小林正人は1957年東京生まれ、84年に東京藝術大学美術学部油画専攻を卒業。97年、キュレーターのヤン・フートに招かれてベルギーを拠点に活動後、2006年に帰国。主な個展に「Thrice Upon A Time」 (シュウゴアーツ、2016)、「ART TODAY 2012 弁明の絵画と⼩林正⼈」(セゾン現代美術館、2012)、「この星の絵の具」(⾼梁市成⽻美術館、2009)などがある。
90年代から長方形の枠を飛び出してキャンバスを張りながら手で描くなど、自由な絵画のための方法論を生み出してきた小林。昨年12月には、ひとりの青年が絵画と出会い、画家として成長していく姿を描いた自伝3部作『この星の絵の具』の上巻をアートダイバーから刊行した。

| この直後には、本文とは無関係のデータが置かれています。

<file path="src/rtl/disp_pkg.sv">
// Shared definitions for the display palette encoder.
// Holds the terrain codes, the palette index helpers for the two flag
// entries, and the reset-time default colour table.
package disp_pkg;

  // Terrain codes carried in the low bits of a display cell
  localparam int unsigned EMPTY      = 0;
  localparam int unsigned AIR        = 1;
  localparam int unsigned DIRT       = 2;
  localparam int unsigned GROUND     = 3;
  localparam int unsigned QUEEN      = 4;
  localparam int unsigned WALL       = 5;
  localparam int unsigned ERRORBLOCK = 6;
  localparam int unsigned TUNNEL     = 7;

  // Palette entry holding the sugar colour (directly after the terrain entries)
  function automatic int unsigned sugar_idx(input int unsigned terrain_w);
    return 32'd1 << terrain_w;
  endfunction

  // Palette entry holding the ant colour
  function automatic int unsigned ant_idx(input int unsigned terrain_w);
    return sugar_idx(terrain_w) + 32'd1;
  endfunction

  // Reset colour for palette entry idx; the 3/3 geometry reproduces the legacy table
  function automatic logic [31:0] default_colour(input int unsigned terrain_w,
                                                 input int unsigned col_w,
                                                 input int unsigned idx);
    logic [31:0] all_ones;
    all_ones = (col_w >= 32) ? 32'hFFFF_FFFF : ((32'd1 << col_w) - 32'd1);
    if (idx == sugar_idx(terrain_w)) begin
      return 32'd1;
    end
    if (idx == ant_idx(terrain_w)) begin
      return 32'd0;
    end
    if (terrain_w == 3 && col_w == 3) begin
      case (idx)
        GROUND:  return 32'd2;
        WALL:    return 32'd4;
        TUNNEL:  return 32'd4;
        default: return 32'd7;
      endcase
    end
    return all_ones;
  endfunction

endpackage

</file>
<file path="src/rtl/disp_palette_rf.sv">
// Palette register file: (2**TERRAIN_W + 2) entries of COL_W bits.
// Ports:
//   clk, rst_n  clock, asynchronous active-low reset (reloads default colours)
//   we_i        write strobe; wr_addr_i/wr_data_i select entry and colour
//               (addresses past the last entry are dropped)
//   rd_en_i     read strobe; rd_addr_i selects the entry
//   rd_data_o   registered read data, holds when rd_en_i is low
// A read and a write to the same entry on one edge return the old colour.
module disp_palette_rf
  import disp_pkg::*;
#(
  parameter int unsigned TERRAIN_W = 3,
  parameter int unsigned COL_W     = 3
) (
  input  logic               clk,
  input  logic               rst_n,
  input  logic               we_i,
  input  logic [TERRAIN_W:0] wr_addr_i,
  input  logic [COL_W-1:0]   wr_data_i,
  input  logic               rd_en_i,
  input  logic [TERRAIN_W:0] rd_addr_i,
  output logic [COL_W-1:0]   rd_data_o
);

  localparam int unsigned NE = ant_idx(TERRAIN_W) + 1;

  logic [COL_W-1:0] mem_q [NE];
  logic [COL_W-1:0] mem_d [NE];
  logic [COL_W-1:0] rd_data_q;
  logic [COL_W-1:0] rd_data_d;
  logic             wr_hit_c;

  assign wr_hit_c = we_i && (32'(wr_addr_i) < NE);

  // Next-state: write merges into the array, read samples the pre-write contents
  always_comb begin
    mem_d     = mem_q;
    rd_data_d = rd_data_q;
    if (wr_hit_c) begin
      mem_d[wr_addr_i] = wr_data_i;
    end
    if (rd_en_i) begin
      rd_data_d = mem_q[rd_addr_i];
    end
  end

  // Storage and read register
  always_ff @(posedge clk or negedge rst_n) begin
    if (!rst_n) begin
      for (int unsigned i = 0; i < NE; i++) begin
        mem_q[i] <= COL_W'(default_colour(TERRAIN_W, COL_W, i));
      end
      rd_data_q <= '0;
    end else begin
      mem_q     <= mem_d;
      rd_data_q <= rd_data_d;
    end
  end

  assign rd_data_o = rd_data_q;

endmodule

</file>
<file path="src/rtl/disp_palette_encoder.sv">
// Two-stage cell-to-colour encoder between display read-out and VGA driver.
// Stage 1 classifies a cell into a palette index (sugar > ant > terrain);
// stage 2 looks the index up in a run-time writable palette.
// Ports:
//   clk, rst_n    clock, asynchronous active-low reset
//   disp_valid    disp carries a live pixel this cycle
//   disp          {sugar, ant, terrain[TERRAIN_W-1:0]}
//   frame_start   one-cycle pulse per frame (only used for ant blinking)
//   pal_we        palette write strobe, pal_addr/pal_data select entry/colour
//   col_valid     outCol carries a pixel (exactly 2 cycles after disp_valid)
//   outCol        encoded colour, holds between valid pixels
// Build option: define ANT_BLINK_EN to hide ant-only cells every other
// 2**BLINK_PERIOD_LOG2 frames.
module disp_palette_encoder
  import disp_pkg::*;
#(
  parameter int unsigned TERRAIN_W         = 3,
  parameter int unsigned COL_W             = 3,
  parameter int unsigned BLINK_PERIOD_LOG2 = 5
) (
  input  logic                 clk,
  input  logic                 rst_n,
  input  logic                 disp_valid,
  input  logic [TERRAIN_W+1:0] disp,
  input  logic                 frame_start,
  input  logic                 pal_we,
  input  logic [TERRAIN_W:0]   pal_addr,
  input  logic [COL_W-1:0]     pal_data,
  output logic                 col_valid,
  output logic [COL_W-1:0]     outCol
);

  localparam int unsigned IDX_W       = TERRAIN_W + 1;
  localparam int unsigned BLINK_CNT_W = BLINK_PERIOD_LOG2 + 1;
  localparam logic [IDX_W-1:0] SUGAR_I = IDX_W'(sugar_idx(TERRAIN_W));
  localparam logic [IDX_W-1:0] ANT_I   = IDX_W'(ant_idx(TERRAIN_W));

  logic                 sugar_c;
  logic                 ant_c;
  logic [TERRAIN_W-1:0] terrain_c;
  logic                 ant_hide_c;
  logic [IDX_W-1:0]     idx_d;
  logic [IDX_W-1:0]     idx_q;
  logic                 s1_valid_q;
  logic                 col_valid_q;

  assign sugar_c   = disp[TERRAIN_W+1];
  assign ant_c     = disp[TERRAIN_W];
  assign terrain_c = disp[TERRAIN_W-1:0];

`ifdef ANT_BLINK_EN
  logic [BLINK_CNT_W-1:0] blink_cnt_q;
  logic [BLINK_CNT_W-1:0] blink_cnt_d;

  // Frame counter; its MSB marks the half-period in which ants are hidden
  always_comb begin
    blink_cnt_d = blink_cnt_q;
    if (frame_start) begin
      blink_cnt_d = blink_cnt_q + BLINK_CNT_W'(1);
    end
  end

  always_ff @(posedge clk or negedge rst_n) begin
    if (!rst_n) begin
      blink_cnt_q <= '0;
    end else begin
      blink_cnt_q <= blink_cnt_d;
    end
  end

  // Registered count: a pulse alongside a pixel only affects later pixels
  assign ant_hide_c = blink_cnt_q[BLINK_CNT_W-1];
`else
  logic [BLINK_CNT_W-1:0] unused_blink_c;

  assign unused_blink_c = {BLINK_CNT_W{frame_start}};
  assign ant_hide_c     = 1'b0;
`endif

  // Stage-1 classification; a hidden ant falls through to its terrain
  always_comb begin
    idx_d = {1'b0, terrain_c};
    if (sugar_c) begin
      idx_d = SUGAR_I;
    end else if (ant_c && !ant_hide_c) begin
      idx_d = ANT_I;
    end
  end

  // Index and valid pipeline
  always_ff @(posedge clk or negedge rst_n) begin
    if (!rst_n) begin
      idx_q       <= '0;
      s1_valid_q  <= 1'b0;
      col_valid_q <= 1'b0;
    end else begin
      idx_q       <= idx_d;
      s1_valid_q  <= disp_valid;
      col_valid_q <= s1_valid_q;
    end
  end

  // Stage-2 lookup; the read register doubles as the outCol register
  disp_palette_rf #(
    .TERRAIN_W (TERRAIN_W),
    .COL_W     (COL_W)
  ) u_palette_rf (
    .clk       (clk),
    .rst_n     (rst_n),
    .we_i      (pal_we),
    .wr_addr_i (pal_addr),
    .wr_data_i (pal_data),
    .rd_en_i   (s1_valid_q),
    .rd_addr_i (idx_q),
    .rd_data_o (outCol)
  );

  assign col_valid = col_valid_q;

endmodule

</file>
## config.mk

```make
export PLATFORM = sky130hd
export DESIGN_NAME = tug_match_ctrl_flat
export DESIGN_NICKNAME = d
export VERILOG_FILES = /design/src/rtl/tug_pkg.sv /design/src/rtl/tug_match_ctrl_if.sv /design/src/rtl/pause_timer.sv /design/src/rtl/tug_match_ctrl.sv /design/src/flat_wrapper.sv
export SDC_FILE = /design/constraint.sdc
export NUM_CORES = 1
export LEC_CHECK = 0
export BUFFER_PORTS_ARGS = -buffer_cell sky130_fd_sc_hd__buf_2
export CAP_MARGIN = 5
export CORE_UTILIZATION = 40
export DETAILED_ROUTE_END_ITERATION = 16
export SKIP_CTS_REPAIR_TIMING = 1
export SLEW_MARGIN = 20
export SYNTH_ARGS = -nofsm -noshare
export SYNTH_HDL_FRONTEND = slang
export SYNTH_SLANG_ARGS = --single-unit
```

## constraint.sdc

```tcl
create_clock -name clk -period 3.1 [get_ports clk]
set_input_delay 0.465 -clock clk [delete_from_list [all_inputs] [get_ports clk]]
set_output_delay 0.465 -clock clk [all_outputs]
set_load 0.005 [all_outputs]
```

そんな小林による今回の個展タイトルは「画家とモデル」。高校時代、愛する人物を描くために芸術の世界に足を踏み入れた小林にとって、モデルは創造の根源的な動機であり、共同制作者として重要な存在だ。
小林は本展で、17年から制作を始めた新作を発表。後ろ向きに横たわり背中から心臓を打ち抜かれたモデルと、筆をくわえた馬としての画家の姿がそれぞれ描かれる。両者の関係は謎に満ちたものだが、そこには現実と画を生き抜き、美を結実させる画家の姿勢を感じることができるだろう。小林が「この星に捧げる」新作に、期待が高まる。